- Try it
Only lines containing the string "decap" belong in the answer; find them in the records and copy them.

- Given data
= = = =

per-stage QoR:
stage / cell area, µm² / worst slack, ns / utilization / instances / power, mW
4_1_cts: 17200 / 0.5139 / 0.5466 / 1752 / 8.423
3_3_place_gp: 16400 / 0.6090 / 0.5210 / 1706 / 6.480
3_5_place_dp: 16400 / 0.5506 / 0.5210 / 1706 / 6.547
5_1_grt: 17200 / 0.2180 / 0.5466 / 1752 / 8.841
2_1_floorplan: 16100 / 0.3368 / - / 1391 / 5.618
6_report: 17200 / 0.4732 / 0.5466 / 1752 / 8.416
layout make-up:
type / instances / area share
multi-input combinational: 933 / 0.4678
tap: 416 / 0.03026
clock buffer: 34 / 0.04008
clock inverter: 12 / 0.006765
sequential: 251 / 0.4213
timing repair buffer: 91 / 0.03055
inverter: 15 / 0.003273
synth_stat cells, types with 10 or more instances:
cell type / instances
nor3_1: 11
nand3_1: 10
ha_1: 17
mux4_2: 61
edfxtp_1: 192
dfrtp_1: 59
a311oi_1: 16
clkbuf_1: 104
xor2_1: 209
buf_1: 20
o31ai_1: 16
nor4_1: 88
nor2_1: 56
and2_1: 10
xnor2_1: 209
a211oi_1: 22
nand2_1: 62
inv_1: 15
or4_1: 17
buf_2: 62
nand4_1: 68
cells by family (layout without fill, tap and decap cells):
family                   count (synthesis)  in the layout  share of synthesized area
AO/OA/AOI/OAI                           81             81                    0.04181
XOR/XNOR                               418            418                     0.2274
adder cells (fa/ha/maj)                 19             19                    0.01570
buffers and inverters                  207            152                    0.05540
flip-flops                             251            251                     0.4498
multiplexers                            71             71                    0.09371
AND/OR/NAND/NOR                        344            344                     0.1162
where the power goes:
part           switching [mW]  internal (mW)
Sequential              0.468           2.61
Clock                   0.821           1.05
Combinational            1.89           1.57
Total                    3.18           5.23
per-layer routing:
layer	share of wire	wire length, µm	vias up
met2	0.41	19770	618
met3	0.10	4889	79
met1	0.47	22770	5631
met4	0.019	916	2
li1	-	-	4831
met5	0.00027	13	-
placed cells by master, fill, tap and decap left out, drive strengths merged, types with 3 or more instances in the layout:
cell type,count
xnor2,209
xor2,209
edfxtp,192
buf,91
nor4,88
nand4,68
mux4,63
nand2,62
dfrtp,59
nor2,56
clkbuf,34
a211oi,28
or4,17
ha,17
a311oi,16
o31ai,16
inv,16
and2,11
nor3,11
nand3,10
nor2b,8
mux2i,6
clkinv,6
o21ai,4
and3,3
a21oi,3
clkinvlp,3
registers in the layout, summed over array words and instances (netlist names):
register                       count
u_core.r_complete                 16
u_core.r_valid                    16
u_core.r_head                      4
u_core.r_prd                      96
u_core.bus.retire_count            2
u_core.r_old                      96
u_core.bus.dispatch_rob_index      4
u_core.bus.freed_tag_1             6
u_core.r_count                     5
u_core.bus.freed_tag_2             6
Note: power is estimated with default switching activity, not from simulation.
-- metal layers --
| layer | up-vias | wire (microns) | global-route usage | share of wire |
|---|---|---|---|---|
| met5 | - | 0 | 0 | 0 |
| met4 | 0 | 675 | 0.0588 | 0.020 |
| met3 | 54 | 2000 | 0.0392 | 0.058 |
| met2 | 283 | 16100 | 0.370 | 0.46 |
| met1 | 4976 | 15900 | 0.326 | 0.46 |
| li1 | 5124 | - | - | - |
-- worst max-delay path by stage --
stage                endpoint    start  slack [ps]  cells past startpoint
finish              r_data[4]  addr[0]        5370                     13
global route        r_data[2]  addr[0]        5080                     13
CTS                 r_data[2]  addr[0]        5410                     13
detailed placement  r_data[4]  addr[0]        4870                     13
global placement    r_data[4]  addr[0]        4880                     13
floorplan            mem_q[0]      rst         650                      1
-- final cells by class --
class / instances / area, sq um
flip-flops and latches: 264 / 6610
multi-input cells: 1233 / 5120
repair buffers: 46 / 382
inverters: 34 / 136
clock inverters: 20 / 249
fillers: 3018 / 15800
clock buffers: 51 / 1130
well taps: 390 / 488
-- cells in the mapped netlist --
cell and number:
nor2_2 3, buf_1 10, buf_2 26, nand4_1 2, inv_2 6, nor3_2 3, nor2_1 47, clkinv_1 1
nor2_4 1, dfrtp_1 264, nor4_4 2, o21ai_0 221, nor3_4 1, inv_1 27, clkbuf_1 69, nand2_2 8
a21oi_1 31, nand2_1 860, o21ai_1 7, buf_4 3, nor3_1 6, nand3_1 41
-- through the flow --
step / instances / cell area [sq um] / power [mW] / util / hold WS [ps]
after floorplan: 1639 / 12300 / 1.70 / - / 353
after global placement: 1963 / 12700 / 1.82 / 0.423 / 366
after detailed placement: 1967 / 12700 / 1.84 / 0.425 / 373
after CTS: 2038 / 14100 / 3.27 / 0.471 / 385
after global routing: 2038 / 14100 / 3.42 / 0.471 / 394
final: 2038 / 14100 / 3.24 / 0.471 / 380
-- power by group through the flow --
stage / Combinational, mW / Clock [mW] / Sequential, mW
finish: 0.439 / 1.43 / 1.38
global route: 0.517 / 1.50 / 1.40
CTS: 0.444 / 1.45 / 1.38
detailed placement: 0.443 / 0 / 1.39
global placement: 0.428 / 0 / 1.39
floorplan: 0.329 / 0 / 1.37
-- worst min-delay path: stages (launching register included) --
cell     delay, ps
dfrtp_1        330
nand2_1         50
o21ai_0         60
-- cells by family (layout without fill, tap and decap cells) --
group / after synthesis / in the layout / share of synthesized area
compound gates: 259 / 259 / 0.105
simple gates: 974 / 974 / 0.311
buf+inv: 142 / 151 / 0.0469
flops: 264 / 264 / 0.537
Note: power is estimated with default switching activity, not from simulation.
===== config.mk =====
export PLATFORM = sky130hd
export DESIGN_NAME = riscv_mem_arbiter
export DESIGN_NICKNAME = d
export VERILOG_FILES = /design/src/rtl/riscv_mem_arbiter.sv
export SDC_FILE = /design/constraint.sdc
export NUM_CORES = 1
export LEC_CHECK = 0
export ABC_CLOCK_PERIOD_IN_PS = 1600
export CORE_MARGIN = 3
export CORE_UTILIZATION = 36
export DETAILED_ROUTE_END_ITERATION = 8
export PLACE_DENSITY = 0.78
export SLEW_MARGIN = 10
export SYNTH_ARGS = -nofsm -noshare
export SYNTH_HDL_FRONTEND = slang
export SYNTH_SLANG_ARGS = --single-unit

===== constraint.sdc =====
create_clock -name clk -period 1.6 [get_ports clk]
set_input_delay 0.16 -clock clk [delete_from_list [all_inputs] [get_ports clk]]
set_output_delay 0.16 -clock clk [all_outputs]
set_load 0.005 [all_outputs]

= = = =

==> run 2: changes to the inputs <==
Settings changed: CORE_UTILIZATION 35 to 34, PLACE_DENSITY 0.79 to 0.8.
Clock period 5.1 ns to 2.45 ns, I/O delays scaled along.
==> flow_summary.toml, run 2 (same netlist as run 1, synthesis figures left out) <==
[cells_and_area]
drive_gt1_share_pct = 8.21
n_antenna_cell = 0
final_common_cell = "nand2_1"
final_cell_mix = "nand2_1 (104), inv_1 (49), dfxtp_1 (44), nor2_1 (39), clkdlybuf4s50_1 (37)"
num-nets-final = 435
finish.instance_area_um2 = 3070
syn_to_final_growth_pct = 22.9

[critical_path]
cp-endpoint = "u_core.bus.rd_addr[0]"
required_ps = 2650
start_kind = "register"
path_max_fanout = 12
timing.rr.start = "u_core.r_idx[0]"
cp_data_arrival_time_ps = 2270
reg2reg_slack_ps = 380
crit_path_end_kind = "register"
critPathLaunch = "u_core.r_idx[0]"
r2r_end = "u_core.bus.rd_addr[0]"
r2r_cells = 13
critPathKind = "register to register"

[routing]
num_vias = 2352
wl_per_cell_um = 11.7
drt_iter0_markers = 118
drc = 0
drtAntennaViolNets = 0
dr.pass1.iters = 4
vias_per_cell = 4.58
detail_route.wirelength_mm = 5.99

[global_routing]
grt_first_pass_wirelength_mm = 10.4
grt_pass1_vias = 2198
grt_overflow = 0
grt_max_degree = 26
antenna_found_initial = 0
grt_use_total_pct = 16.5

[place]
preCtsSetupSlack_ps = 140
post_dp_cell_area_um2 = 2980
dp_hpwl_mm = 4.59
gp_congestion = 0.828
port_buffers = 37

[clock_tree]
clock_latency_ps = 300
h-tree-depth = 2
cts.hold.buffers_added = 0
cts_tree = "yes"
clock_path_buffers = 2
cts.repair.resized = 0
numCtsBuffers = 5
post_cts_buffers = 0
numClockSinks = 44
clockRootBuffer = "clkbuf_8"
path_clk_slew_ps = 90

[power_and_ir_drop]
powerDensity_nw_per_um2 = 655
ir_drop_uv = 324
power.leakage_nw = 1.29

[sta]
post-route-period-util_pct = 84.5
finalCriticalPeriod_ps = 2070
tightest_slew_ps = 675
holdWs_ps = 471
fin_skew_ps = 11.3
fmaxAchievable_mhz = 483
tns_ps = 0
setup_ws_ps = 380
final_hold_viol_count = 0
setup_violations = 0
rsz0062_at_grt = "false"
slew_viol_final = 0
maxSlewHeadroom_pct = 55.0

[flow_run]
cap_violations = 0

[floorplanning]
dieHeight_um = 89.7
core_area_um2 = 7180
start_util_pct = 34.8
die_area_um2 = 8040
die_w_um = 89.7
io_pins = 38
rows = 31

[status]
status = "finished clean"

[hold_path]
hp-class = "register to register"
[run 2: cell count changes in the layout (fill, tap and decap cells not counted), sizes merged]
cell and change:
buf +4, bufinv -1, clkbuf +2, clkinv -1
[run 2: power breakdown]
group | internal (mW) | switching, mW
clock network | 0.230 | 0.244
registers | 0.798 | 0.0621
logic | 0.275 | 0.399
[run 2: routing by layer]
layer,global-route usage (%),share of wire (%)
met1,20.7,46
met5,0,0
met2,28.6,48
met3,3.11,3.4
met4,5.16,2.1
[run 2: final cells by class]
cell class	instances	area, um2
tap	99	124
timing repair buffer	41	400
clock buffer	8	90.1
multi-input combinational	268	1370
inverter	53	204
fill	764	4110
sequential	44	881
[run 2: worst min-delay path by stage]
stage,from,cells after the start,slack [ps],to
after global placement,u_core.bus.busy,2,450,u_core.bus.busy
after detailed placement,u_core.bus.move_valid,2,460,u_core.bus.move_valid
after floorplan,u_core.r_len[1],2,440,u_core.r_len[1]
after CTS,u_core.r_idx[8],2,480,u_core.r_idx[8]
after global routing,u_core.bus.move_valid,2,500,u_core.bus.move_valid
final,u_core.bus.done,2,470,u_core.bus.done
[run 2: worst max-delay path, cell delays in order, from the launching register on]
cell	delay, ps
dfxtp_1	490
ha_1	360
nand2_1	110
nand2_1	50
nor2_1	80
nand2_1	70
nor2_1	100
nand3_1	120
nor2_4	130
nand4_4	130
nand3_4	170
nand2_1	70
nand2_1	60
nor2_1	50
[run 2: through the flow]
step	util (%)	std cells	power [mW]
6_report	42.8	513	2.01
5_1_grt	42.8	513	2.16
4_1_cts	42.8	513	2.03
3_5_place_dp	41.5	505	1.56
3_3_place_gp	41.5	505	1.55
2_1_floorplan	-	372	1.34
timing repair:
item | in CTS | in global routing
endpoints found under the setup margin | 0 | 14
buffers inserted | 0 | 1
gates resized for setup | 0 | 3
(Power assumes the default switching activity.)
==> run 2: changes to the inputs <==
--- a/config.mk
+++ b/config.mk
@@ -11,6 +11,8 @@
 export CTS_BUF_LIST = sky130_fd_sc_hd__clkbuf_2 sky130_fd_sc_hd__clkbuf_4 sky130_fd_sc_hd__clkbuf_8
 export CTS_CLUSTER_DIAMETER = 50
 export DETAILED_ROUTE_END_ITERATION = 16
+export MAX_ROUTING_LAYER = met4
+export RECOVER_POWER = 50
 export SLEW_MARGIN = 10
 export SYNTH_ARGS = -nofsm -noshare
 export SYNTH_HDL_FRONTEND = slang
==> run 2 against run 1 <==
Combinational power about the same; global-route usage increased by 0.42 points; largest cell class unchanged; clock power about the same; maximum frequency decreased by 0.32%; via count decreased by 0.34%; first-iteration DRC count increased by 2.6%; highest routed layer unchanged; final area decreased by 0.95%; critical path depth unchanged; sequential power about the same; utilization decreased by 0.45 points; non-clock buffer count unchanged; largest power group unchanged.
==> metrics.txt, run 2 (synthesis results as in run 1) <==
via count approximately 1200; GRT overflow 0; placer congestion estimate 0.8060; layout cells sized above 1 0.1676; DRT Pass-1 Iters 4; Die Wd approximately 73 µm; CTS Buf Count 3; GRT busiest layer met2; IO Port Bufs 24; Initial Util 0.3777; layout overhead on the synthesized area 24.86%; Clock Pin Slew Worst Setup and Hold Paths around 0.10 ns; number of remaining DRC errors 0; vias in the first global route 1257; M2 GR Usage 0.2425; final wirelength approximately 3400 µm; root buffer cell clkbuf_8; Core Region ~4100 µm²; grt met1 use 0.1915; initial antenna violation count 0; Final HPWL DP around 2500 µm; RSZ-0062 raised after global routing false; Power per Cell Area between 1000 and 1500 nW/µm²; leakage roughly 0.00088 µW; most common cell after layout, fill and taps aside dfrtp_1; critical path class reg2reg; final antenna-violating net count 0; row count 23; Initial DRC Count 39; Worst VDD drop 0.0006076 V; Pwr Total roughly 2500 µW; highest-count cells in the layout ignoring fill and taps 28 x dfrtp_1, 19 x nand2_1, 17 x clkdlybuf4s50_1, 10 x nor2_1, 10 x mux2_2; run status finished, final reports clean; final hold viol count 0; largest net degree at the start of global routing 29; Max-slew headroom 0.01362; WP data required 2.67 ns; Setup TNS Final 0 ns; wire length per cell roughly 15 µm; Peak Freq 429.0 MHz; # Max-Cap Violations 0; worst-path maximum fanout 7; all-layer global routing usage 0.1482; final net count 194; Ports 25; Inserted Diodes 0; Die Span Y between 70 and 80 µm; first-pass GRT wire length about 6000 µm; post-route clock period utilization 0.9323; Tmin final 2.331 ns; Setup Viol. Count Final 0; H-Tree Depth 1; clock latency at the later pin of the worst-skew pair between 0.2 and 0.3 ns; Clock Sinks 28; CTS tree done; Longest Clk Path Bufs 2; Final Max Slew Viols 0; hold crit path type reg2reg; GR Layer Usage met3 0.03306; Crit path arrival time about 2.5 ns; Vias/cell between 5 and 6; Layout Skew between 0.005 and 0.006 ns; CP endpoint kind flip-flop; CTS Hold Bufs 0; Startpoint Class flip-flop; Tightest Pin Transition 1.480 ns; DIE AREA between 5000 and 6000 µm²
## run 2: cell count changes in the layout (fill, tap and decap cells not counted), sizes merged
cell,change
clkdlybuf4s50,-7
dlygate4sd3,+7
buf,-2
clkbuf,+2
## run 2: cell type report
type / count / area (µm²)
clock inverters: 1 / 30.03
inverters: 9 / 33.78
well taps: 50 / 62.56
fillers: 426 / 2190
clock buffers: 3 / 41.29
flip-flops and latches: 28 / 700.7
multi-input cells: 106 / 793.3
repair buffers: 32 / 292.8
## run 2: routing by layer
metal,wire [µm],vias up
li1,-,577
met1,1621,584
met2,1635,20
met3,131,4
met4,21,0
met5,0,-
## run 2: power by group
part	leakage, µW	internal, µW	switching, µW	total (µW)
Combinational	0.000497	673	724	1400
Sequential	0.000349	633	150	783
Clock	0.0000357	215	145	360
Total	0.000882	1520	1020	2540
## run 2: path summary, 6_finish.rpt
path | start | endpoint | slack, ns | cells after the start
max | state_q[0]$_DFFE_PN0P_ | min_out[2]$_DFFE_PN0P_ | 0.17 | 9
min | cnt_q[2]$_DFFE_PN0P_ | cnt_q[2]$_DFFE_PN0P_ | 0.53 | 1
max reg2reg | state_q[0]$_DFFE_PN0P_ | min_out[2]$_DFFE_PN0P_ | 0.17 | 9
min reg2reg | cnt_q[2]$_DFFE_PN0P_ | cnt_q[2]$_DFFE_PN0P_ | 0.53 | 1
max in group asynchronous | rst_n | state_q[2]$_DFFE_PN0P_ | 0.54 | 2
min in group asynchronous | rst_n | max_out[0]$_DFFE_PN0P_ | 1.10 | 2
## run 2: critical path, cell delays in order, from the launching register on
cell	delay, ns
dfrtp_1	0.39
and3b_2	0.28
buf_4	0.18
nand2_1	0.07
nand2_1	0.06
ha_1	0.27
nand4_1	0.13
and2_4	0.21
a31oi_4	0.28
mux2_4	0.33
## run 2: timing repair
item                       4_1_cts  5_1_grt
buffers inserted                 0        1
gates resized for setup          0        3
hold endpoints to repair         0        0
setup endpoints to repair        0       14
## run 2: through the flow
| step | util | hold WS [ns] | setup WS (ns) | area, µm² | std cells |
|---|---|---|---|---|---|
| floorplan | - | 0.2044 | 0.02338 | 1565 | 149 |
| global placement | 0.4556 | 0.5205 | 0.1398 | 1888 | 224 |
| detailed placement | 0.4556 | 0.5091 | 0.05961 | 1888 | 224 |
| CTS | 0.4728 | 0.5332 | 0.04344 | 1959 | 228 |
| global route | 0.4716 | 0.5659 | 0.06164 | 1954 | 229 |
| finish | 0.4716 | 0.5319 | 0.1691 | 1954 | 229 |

= = = =

- Solution to this problem
cells by family (layout without fill, tap and decap cells):
placed cells by master, fill, tap and decap left out, drive strengths merged, types with 3 or more instances in the layout:
-- cells by family (layout without fill, tap and decap cells) --
[run 2: cell count changes in the layout (fill, tap and decap cells not counted), sizes merged]
## run 2: cell count changes in the layout (fill, tap and decap cells not counted), sizes merged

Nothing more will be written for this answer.